Sergio Zeballos

Personal information
- Full name: Sergio Nelson Zeballos Martínez
- Date of birth: 26 September 1987 (age 38)
- Place of birth: Cochabamba, Bolivia

Team information
- Current team: Aurora (youth)

Managerial career
- Years: Team
- 2016–2021: Aurora (youth)
- 2020: Aurora (interim)
- 2021–2022: Aurora
- 2022: Aurora (youth)
- 2023: Pasión Celeste
- 2024: Municipal Tiquipaya
- 2025–: Aurora (youth)
- 2025: Aurora (interim)

= Sergio Zeballos =

Bolivian football manager

Sergio Nelson Zeballos Martínez (born 26 September 1987) is a Bolivian football manager, currently the interim manager of Aurora's youth categories.

==Career==
Born in Cochabamba, Zeballos began his career as an assistant at Municipal Tiquipaya's youth categories before joining Aurora in 2016, as a youth manager.
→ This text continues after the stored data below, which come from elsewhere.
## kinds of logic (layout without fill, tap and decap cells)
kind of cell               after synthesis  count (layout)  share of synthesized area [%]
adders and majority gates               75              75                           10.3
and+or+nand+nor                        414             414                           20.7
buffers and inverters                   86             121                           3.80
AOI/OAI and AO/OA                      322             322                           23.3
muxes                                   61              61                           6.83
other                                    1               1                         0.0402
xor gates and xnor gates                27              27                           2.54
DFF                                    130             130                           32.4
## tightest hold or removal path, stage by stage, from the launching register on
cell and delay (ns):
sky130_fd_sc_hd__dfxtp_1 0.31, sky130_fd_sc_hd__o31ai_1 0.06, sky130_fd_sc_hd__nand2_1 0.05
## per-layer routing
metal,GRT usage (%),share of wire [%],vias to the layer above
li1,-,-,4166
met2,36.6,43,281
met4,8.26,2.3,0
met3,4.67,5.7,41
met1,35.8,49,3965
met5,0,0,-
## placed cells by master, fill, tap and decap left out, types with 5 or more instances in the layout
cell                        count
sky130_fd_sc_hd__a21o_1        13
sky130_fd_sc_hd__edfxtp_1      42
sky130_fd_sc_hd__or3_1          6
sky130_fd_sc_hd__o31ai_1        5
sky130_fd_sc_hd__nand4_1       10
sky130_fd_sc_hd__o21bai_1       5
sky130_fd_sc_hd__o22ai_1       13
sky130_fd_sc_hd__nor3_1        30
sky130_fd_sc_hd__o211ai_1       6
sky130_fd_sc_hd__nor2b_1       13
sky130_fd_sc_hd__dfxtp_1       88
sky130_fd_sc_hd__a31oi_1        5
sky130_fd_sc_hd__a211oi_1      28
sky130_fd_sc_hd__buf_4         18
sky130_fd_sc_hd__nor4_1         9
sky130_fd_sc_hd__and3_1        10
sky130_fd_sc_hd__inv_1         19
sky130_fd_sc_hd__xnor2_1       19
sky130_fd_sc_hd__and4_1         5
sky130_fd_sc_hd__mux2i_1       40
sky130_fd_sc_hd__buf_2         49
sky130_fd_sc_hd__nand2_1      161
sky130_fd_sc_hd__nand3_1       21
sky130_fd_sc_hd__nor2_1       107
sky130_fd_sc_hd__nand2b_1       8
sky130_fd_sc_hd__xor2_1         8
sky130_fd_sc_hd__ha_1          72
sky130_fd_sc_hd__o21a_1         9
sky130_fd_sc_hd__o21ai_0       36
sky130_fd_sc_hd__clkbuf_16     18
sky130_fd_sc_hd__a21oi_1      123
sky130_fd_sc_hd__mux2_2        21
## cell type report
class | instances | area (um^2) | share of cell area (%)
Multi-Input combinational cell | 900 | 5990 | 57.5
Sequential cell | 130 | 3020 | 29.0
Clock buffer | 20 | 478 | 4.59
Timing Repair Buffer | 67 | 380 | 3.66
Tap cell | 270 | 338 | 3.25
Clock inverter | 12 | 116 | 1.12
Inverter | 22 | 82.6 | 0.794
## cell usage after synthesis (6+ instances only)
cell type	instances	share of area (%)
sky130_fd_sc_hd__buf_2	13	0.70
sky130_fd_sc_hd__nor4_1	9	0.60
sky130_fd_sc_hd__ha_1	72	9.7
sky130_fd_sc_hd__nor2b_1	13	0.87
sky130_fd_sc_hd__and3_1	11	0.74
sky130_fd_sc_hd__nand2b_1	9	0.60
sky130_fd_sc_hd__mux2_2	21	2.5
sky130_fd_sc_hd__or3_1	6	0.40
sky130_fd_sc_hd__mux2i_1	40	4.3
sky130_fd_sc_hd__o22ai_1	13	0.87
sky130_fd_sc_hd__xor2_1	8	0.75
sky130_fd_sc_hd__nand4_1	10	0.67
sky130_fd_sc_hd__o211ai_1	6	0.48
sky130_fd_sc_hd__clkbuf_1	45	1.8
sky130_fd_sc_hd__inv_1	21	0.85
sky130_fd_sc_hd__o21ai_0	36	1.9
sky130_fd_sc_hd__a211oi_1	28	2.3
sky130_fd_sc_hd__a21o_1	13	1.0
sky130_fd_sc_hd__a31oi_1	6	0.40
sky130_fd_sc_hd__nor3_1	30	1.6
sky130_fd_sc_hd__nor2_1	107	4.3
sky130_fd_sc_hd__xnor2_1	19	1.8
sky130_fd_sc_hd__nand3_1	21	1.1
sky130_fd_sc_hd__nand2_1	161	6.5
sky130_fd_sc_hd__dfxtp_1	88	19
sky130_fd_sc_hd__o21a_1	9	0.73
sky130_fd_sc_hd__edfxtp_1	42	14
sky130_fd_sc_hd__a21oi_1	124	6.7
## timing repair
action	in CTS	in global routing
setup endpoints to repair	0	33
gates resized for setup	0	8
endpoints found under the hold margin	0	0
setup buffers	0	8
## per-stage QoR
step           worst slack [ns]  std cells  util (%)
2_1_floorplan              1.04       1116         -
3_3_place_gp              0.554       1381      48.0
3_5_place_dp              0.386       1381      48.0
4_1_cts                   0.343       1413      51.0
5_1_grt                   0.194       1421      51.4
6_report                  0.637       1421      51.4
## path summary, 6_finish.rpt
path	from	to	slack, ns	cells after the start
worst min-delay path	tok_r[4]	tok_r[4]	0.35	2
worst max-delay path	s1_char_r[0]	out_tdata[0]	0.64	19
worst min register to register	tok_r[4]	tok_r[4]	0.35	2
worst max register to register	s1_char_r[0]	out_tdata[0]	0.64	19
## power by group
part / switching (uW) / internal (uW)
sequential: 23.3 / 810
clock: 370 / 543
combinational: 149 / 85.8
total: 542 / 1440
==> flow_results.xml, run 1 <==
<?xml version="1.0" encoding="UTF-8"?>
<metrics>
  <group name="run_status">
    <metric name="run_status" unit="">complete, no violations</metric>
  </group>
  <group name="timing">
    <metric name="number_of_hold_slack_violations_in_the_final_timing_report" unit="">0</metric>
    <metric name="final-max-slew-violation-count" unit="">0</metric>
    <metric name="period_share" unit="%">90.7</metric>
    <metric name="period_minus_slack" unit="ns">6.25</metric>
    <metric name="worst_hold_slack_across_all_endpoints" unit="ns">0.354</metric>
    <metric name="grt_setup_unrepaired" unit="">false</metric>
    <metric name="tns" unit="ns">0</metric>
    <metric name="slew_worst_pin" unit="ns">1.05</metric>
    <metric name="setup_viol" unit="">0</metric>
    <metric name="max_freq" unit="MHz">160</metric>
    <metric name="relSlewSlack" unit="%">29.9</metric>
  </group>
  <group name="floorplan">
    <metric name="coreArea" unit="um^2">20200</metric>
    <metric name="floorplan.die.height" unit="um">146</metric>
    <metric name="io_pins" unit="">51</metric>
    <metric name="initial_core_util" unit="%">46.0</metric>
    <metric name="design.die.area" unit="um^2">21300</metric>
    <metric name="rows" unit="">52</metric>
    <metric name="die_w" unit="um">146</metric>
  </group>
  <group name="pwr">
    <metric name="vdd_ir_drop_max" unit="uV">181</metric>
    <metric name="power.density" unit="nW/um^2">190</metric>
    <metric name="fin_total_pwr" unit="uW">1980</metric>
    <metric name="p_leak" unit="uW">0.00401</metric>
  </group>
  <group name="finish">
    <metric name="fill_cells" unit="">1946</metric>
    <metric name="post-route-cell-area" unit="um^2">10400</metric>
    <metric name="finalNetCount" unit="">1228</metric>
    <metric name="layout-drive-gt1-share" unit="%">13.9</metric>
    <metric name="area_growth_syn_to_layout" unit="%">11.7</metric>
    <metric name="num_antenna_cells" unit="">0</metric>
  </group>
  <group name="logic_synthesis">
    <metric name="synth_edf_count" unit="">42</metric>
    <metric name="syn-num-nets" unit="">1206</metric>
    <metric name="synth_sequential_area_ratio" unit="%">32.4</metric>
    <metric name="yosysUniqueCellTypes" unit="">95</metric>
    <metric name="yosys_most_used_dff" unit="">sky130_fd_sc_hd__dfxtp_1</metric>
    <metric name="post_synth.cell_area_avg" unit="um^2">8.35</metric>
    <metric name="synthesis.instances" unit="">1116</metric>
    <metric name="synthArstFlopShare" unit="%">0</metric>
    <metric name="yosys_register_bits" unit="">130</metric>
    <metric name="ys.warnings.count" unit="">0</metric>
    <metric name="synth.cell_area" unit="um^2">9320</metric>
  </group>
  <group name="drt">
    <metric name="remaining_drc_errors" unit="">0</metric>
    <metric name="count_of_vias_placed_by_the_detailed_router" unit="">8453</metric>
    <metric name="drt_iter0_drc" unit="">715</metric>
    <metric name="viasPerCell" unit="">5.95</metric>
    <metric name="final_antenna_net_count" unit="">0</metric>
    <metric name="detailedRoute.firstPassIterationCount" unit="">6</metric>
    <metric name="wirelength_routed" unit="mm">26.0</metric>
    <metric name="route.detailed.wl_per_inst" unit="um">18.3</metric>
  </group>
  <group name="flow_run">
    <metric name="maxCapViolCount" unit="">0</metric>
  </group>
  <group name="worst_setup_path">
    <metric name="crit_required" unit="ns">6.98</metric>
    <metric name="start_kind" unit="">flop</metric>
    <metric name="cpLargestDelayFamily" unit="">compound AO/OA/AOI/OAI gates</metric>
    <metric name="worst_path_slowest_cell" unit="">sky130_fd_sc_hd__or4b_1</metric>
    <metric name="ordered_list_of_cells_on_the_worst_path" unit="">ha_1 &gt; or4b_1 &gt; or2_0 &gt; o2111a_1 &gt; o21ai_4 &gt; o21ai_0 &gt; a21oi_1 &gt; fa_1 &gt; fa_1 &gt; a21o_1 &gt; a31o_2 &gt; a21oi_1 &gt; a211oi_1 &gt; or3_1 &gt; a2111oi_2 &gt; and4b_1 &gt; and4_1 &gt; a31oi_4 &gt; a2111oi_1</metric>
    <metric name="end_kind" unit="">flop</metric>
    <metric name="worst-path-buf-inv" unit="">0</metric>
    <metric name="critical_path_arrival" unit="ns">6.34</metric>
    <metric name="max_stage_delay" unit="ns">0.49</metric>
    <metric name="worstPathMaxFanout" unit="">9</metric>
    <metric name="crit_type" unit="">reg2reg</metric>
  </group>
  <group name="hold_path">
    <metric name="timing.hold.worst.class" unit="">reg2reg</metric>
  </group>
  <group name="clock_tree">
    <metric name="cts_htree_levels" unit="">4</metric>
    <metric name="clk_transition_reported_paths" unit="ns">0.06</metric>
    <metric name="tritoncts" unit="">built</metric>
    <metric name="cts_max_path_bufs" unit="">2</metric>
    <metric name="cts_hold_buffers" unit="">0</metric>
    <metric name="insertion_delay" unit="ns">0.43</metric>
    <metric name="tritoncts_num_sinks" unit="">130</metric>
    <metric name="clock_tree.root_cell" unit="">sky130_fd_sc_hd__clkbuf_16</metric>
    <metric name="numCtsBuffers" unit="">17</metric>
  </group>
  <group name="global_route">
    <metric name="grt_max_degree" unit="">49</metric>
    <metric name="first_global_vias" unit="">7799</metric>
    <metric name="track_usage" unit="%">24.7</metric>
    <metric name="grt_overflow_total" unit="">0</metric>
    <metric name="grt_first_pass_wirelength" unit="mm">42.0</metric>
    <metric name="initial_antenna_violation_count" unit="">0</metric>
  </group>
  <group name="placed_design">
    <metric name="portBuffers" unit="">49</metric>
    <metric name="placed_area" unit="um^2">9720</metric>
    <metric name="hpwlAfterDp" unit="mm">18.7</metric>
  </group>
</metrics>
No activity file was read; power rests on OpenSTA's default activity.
## config.mk

```make
export PLATFORM = sky130hd
export DESIGN_NAME = double_to_48bit_float_word
export DESIGN_NICKNAME = d
export VERILOG_FILES = /design/src/sv/d2fw_pkg.sv /design/src/sv/double_to_48bit_float_word.sv
export SDC_FILE = /design/constraint.sdc
export NUM_CORES = 1
export LEC_CHECK = 0
export BUFFER_PORTS_ARGS = -buffer_cell sky130_fd_sc_hd__clkbuf_2
export CAP_MARGIN = 25
export CORE_MARGIN = 2
export CORE_UTILIZATION = 40
export DETAILED_ROUTE_END_ITERATION = 10
export SETUP_SLACK_MARGIN = 0.1
export SYNTH_ARGS = -nofsm -noshare
export SYNTH_HDL_FRONTEND = slang
export SYNTH_SLANG_ARGS = --single-unit
```

## constraint.sdc

```tcl
create_clock -name clock -period 3.4 [get_ports clock]
set_input_delay 0.68 -clock clock [delete_from_list [all_inputs] [get_ports clock]]
set_output_delay 0.68 -clock clock [all_outputs]
set_load 0.02 [all_outputs]
```
## config.mk

```make
export PLATFORM = sky130hd
export DESIGN_NAME = float_multiplier_round_modes
export DESIGN_NICKNAME = d
export VERILOG_FILES = /design/src/hdl/fmr_pkg.sv /design/src/hdl/float_multiplier_round_modes.sv
export SDC_FILE = /design/constraint.sdc
export NUM_CORES = 2
export LEC_CHECK = 0
export BUFFER_PORTS_ARGS = -buffer_cell sky130_fd_sc_hd__buf_2
export CAP_MARGIN = 20
export CORE_UTILIZATION = 30
export CTS_CLUSTER_DIAMETER = 200
export CTS_CLUSTER_SIZE = 28
export DETAILED_ROUTE_END_ITERATION = 16
export PLACE_DENSITY_LB_ADDON = 0.05
export SLEW_MARGIN = 15
export SYNTH_ARGS = -nofsm -noshare
export SYNTH_HDL_FRONTEND = slang
export SYNTH_SLANG_ARGS = --single-unit
```

## constraint.sdc

```tcl
create_clock -name clk -period 5 [get_ports clk]
set_input_delay 1 -clock clk [delete_from_list [all_inputs] [get_ports clk]]
set_output_delay 1 -clock clk [all_outputs]
set_load 0.005 [all_outputs]
```
[config.mk]
export PLATFORM = sky130hd
export DESIGN_NAME = i2c_display_write_framer
export DESIGN_NICKNAME = d
export VERILOG_FILES = /design/src/idwf_pkg.sv /design/src/i2c_display_write_framer.sv /design/src/idwf_front.sv /design/src/idwf_queue.sv /design/src/idwf_back.sv
export SDC_FILE = /design/constraint.sdc
export NUM_CORES = 1
export LEC_CHECK = 0
export BUFFER_PORTS_ARGS = -buffer_cell sky130_fd_sc_hd__buf_2
export CAP_MARGIN = 20
export CORE_MARGIN = 2
export CORE_UTILIZATION = 55
export CTS_CLUSTER_SIZE = 30
export DETAILED_ROUTE_END_ITERATION = 8
export MAX_ROUTING_LAYER = met4
export PLACE_DENSITY = 0.76
export SETUP_SLACK_MARGIN = 0.2
export SLEW_MARGIN = 20
export SYNTH_ARGS = -nofsm -noshare
export SYNTH_HDL_FRONTEND = slang
export SYNTH_HIERARCHICAL = 1
export SYNTH_SLANG_ARGS = --single-unit
[constraint.sdc]
create_clock -name clk -period 2.7 [get_ports clk]
set_input_delay 0.54 -clock clk [delete_from_list [all_inputs] [get_ports clk]]
set_output_delay 0.54 -clock clk [all_outputs]
set_load 0.005 [all_outputs]
`config.mk`:
```
export PLATFORM = sky130hd
export DESIGN_NAME = utf8_to_code_point_decoder
export DESIGN_NICKNAME = d
export VERILOG_FILES = /design/src/rtl/utf8d_pkg.sv /design/src/rtl/utf8d_step.sv /design/src/rtl/utf8_to_code_point_decoder.sv
export SDC_FILE = /design/constraint.sdc
export NUM_CORES = 1
export LEC_CHECK = 0
export BUFFER_PORTS_ARGS = -buffer_cell sky130_fd_sc_hd__buf_4
export CAP_MARGIN = 30
export CORE_MARGIN = 2
export CORE_UTILIZATION = 54
export CTS_CLUSTER_DIAMETER = 100
export DETAILED_ROUTE_END_ITERATION = 10
export GPL_ROUTABILITY_DRIVEN = 0
export HOLD_SLACK_MARGIN = 0.08
export PLACE_DENSITY = 0.78
export SYNTH_ARGS = -nofsm -noshare
export SYNTH_HDL_FRONTEND = slang
export SYNTH_SLANG_ARGS = --single-unit
```
`constraint.sdc`:
```
create_clock -name aclk -period 3.3 [get_ports aclk]
set_clock_uncertainty 0.1 [all_clocks]
set_input_delay 0.165 -clock aclk [delete_from_list [all_inputs] [get_ports aclk]]
set_output_delay 0.165 -clock aclk [all_outputs]
set_load 0.02 [all_outputs]
```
On 17 December 2020, he was named interim manager of the latter, after Julio César Baldivieso was sacked.

Zeballos returned to his former role after the appointment of Humberto Viviani, but was named manager of the team on 18 October 2021, after Viviani resigned. He himself resigned from the managerial role on 19 February 2022, but returned to the role in an interim manner on 13 September.